§ TASK TO CARRY OUT
From the entries below, return every line that includes the word "type".

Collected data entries

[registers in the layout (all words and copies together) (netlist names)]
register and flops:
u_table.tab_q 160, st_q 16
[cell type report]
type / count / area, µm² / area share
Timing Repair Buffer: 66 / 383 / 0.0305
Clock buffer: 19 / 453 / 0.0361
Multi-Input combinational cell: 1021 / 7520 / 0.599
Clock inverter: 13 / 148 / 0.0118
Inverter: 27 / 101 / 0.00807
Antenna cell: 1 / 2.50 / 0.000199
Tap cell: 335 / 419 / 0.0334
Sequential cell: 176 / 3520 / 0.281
==
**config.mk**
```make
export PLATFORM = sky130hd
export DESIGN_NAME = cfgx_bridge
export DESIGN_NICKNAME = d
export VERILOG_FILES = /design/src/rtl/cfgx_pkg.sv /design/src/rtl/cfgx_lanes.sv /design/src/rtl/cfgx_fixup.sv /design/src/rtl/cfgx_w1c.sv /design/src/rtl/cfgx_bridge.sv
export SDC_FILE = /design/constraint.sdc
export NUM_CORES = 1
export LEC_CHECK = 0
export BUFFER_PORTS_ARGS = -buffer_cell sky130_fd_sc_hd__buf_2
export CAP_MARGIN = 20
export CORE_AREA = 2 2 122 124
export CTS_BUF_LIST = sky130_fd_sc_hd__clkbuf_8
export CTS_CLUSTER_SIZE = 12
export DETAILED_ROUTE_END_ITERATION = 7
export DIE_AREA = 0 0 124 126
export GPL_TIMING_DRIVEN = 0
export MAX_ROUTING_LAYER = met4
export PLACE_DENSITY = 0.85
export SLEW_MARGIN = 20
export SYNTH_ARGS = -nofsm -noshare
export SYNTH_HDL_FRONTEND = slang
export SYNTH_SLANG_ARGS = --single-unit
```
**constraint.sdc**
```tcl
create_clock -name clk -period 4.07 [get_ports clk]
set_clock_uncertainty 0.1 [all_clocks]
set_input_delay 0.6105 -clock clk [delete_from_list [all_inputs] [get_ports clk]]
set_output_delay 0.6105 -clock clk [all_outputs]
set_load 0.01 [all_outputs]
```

§ ANSWER TO THIS PROBLEM
[cell type report]
type / count / area, µm² / area share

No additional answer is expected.